Suku bangsa Minangkabau memiliki sitem nilai, norma, atau kearifan lokal (local
wisdome) dalam menjaga kehormatan seorang wanita atau perempuan. Sistem nilai tersebut
dikenal juga dengan istilah “Sumbang Duobaleh” (Sumbang Duabelas). Sumbang Duobaleh
adalah panduan untuk mengatur tingkah laku seorang wanita, agar tidak menyimpang dari
kodrat dan status sosialnya di dalam masyarakat. Sumbang, jangga atau cando, adalah
perbuatan yang kurang baik dan harus dihindari oleh wanita di Minangkabau karena akan
mendatangkan malu bagi suku dan kaumnya. Wanita yang sering melakukan Sumbang
Duobaleh dianggap sebagai wanita yang tidak sopan atau dalam istilah Minang indak
bataratik.

Seringnya wanita melakukan prilaku sumbang akan membuat dia terjatuh kedalam
prilaku salah yang akan menjatuhkan harkat dan martabatnya sebagai wanita terhormat. Dua
belas prilaku sumbang yang harus dihindari oleh wanita Minangkabau tersebut adalah (1)
sumbang duduak, (2) sumbang tagak, (3) sumbang bajalan, (4) sumbang kato, (5) sumbang
caliak, (6) sumbang makan, (7) sumbang pakai, (8) sumbang karajo, (9) sumbang tanyo, (10)
sumbang jawek, (11) sumbang bagaua, dan (12) sumbang kurenah.

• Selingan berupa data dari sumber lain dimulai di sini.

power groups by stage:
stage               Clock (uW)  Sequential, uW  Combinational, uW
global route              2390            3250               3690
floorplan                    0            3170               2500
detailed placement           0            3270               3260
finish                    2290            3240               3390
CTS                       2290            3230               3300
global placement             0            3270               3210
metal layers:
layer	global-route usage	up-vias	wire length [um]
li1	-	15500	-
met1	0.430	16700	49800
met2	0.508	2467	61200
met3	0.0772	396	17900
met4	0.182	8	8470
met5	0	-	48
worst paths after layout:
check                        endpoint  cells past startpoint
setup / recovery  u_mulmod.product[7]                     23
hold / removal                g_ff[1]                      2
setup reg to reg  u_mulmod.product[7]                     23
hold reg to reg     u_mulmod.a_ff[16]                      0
$ cat config.mk
export PLATFORM = sky130hd
export DESIGN_NAME = hdrm_cell
export DESIGN_NICKNAME = d
export VERILOG_FILES = /design/src/rtl/core/hdrm_pkg.sv /design/src/rtl/core/hdrm_cell.sv
export SDC_FILE = /design/constraint.sdc
export NUM_CORES = 1
export LEC_CHECK = 0
export ABC_AREA = 1
export BUFFER_PORTS_ARGS = -buffer_cell sky130_fd_sc_hd__buf_2
export CAP_MARGIN = 25
export CORE_AREA = 2 2 457 459
export DETAILED_ROUTE_END_ITERATION = 10
export DIE_AREA = 0 0 459 461
export GPL_ROUTABILITY_DRIVEN = 1
export GPL_TIMING_DRIVEN = 0
export PLACE_DENSITY_LB_ADDON = 0.05
export SLEW_MARGIN = 5
export SYNTH_ARGS = -nofsm -noshare
export SYNTH_HDL_FRONTEND = slang
export SYNTH_SLANG_ARGS = --single-unit
$ cat constraint.sdc
create_clock -name clk -period 15.9 [get_ports clk]
set_input_delay 2.385 -clock clk [delete_from_list [all_inputs] [get_ports clk]]
set_output_delay 2.385 -clock clk [all_outputs]
set_load 0.01 [all_outputs]
==> src/rtl/mapid_cfg_regs.sv <==
// Gain and integral limit registers for the three axes, with per-channel readout.
// Depends on mapid_pkg.
module mapid_cfg_regs (
    input  logic                  clk,
    input  logic                  rst_n,
    input  logic                  wr_en,
    input  mapid_pkg::cfg_index_t wr_index,
    input  mapid_pkg::cfg_data_t  wr_data,
    input  mapid_pkg::channel_t   rd_channel,
    output mapid_pkg::axis_cfg_t  rd_cfg
);
    import mapid_pkg::*;

    logic [GAINS_W-1:0]  gains_reg  [NUM_AXES];
    logic [LIMITS_W-1:0] limits_reg [NUM_AXES];
    logic [GAINS_W-1:0]  gains_sel;
    logic [LIMITS_W-1:0] limits_sel;

    always_ff @(posedge clk or negedge rst_n)
    begin
        if (!rst_n)
        begin
            for (int k = 0; k < NUM_AXES; k++)
            begin
                gains_reg[k]  <= '0;
                limits_reg[k] <= '0;
            end
        end
        else if (wr_en)
        begin
            case (wr_index)
                REG_GAINS_PITCH:  gains_reg[0]  <= wr_data[GAINS_W-1:0];
                REG_GAINS_ROLL:   gains_reg[1]  <= wr_data[GAINS_W-1:0];
                REG_GAINS_YAW:    gains_reg[2]  <= wr_data[GAINS_W-1:0];
                REG_LIMITS_PITCH: limits_reg[0] <= wr_data[LIMITS_W-1:0];
                REG_LIMITS_ROLL:  limits_reg[1] <= wr_data[LIMITS_W-1:0];
                REG_LIMITS_YAW:   limits_reg[2] <= wr_data[LIMITS_W-1:0];
                default:
                begin
                end
            endcase
        end
    end

    always_comb
    begin
        case (rd_channel)
            CH_PITCH:
            begin
                gains_sel  = gains_reg[0];
                limits_sel = limits_reg[0];
            end
            CH_ROLL:
            begin
                gains_sel  = gains_reg[1];
                limits_sel = limits_reg[1];
            end
            CH_YAW:
            begin
                gains_sel  = gains_reg[2];
                limits_sel = limits_reg[2];
            end
            default:
            begin
                gains_sel  = '0;
                limits_sel = '0;
            end
        endcase
    end

    assign rd_cfg.kp = gain_t'(gains_sel[3*GAIN_W-1:2*GAIN_W]);
    assign rd_cfg.ki = gain_t'(gains_sel[2*GAIN_W-1:GAIN_W]);
    assign rd_cfg.kd = gain_t'(gains_sel[GAIN_W-1:0]);
    assign rd_cfg.hi = limit_t'(limits_sel[2*LIMIT_W-1:LIMIT_W]);
    assign rd_cfg.lo = limit_t'(limits_sel[LIMIT_W-1:0]);

endmodule

==> src/rtl/mapid_datapath.sv <==
// One PID step: error, clamped integral update and drive with derivative on measurement.
// Depends on mapid_pkg; purely combinational.
module mapid_datapath (
    input  mapid_pkg::axis_cfg_t   cfg,
    input  mapid_pkg::sample_t     measurement,
    input  mapid_pkg::sample_t     target,
    input  mapid_pkg::sample_t     prev_meas,
    input  mapid_pkg::integ_t      integ,
    output mapid_pkg::pid_result_t res
);
    import mapid_pkg::*;

    logic signed [DIFF_W-1:0]      err;
    logic signed [DIFF_W-1:0]      dmeas;
    logic signed [PROD_W-1:0]      p_prod;
    logic signed [PROD_W-1:0]      i_prod;
    logic signed [PROD_W-1:0]      d_prod;
    logic signed [ACC_SUM_W-1:0]   acc_sum;
    logic signed [ACC_SUM_W-1:0]   hi_ext;
    logic signed [ACC_SUM_W-1:0]   lo_ext;
    integ_t                        acc_clamp;
    logic signed [DRIVE_SUM_W-1:0] drive_sum;

    always_comb
    begin
        err     = DIFF_W'(target) - DIFF_W'(measurement);
        dmeas   = DIFF_W'(measurement) - DIFF_W'(prev_meas);
        p_prod  = PROD_W'(cfg.kp) * PROD_W'(err);
        i_prod  = PROD_W'(cfg.ki) * PROD_W'(err);
        d_prod  = PROD_W'(cfg.kd) * PROD_W'(dmeas);
        acc_sum = ACC_SUM_W'(integ) + ACC_SUM_W'(i_prod);
        hi_ext  = ACC_SUM_W'(cfg.hi);
        lo_ext  = ACC_SUM_W'(cfg.lo);

        // The upper-limit test comes first: with crossed limits, a sum above hi gives hi and any other sum gives lo.
        if (acc_sum > hi_ext)
        begin
            acc_clamp = cfg.hi;
        end
        else if (acc_sum < lo_ext)
        begin
            acc_clamp = cfg.lo;
        end
        else
        begin
            acc_clamp = integ_t'(acc_sum[INTEG_W-1:0]);
        end

        drive_sum = DRIVE_SUM_W'(p_prod) + DRIVE_SUM_W'(acc_clamp) - DRIVE_SUM_W'(d_prod);
        res.integ = acc_clamp;
        res.drive = DRIVE_W'(drive_sum);
    end

endmodule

Sumbang Duobaleh secara umum mengatur wanita dalam berprilaku dalam kehidupan
sehari-hari. Jika prilaku sumbang ini dapat dihindari, maka seorang wanita dapat dipandang
baik dan dihormati di dalam suku dan kaumnya. Seperti yang dikatakan dalam pepatah adat :

Budi baiak baso katuju, muluik manih kucindan murah. Dibagak urang ndak takuik,
dikayo urang ndak arok, dicadiak urang ndak ajan, dirancak urang ndak ingin, di budi urang
takanai. Sasuai bak bunyi pantun, Babelok babilin-bilin, dicapo tumbuahlah padi, dek elok
urang tak ingin, dek baso luluahlah hati.

Nan kuriak Lundi , nan merah sago, nan baiak budi, nan indah baso.
Maksudnya:
Budi dan bahasa yang baik akan disukai orang. Walau pemberani orang tidak takut, walau kaya
orang tak meminta, walau pintar orang tak hormat, walau cantik orang tak suka. Akan tetapi
dengan budi dan bahasa baik orang akan tertarik.

Beberapa contoh prilaku sumbang tersebut antara lain adalah, sumbang wanita itu
duduk bersila (baselo) seperti laki-laki. Idealnya wanita itu duduknya bersimpuh (basimpuah).
Sumbang bagi wanita duduk berdua-duaan dengan laki-laki yag bukan muhrimnya ditempat
yang sepi. Sumbang bagi seorang wanita berdiri di pinggir jalan sendirian tanpa ada tujuan
yang jelas. Sumbang bagi wanita jika memakai pakaian sempit yang membentuk lekuk-lekuk
tubuhnya. Sumbang bagi perempuan berjalan sendirian, berjalan tergesa-gesa dan berjalan di
depan laki-laki. Sumbang bagi wanita berbisik-bisik di depan orang ramai. Sumbang bagi
wanita berkata kasar, dan lain-lainya.

Wanita Minangkabau di Era Milenial

Sepertinya apa yang diungkapkan oleh Soekanto (1990), dalam bukunya “Sosiologi
Suatu Pengantar”, ada benarnya. Ia mengatakan bahwa, “perubahan-perubahan masyarakat
dapat mengenai nilai –nilai sosial, norma-norma, pola-pola prilaku organisasi, susunan
lembaga kemasyarakatan, kekuasaan dan wewenang, interaksi sosial dan sebagainya.”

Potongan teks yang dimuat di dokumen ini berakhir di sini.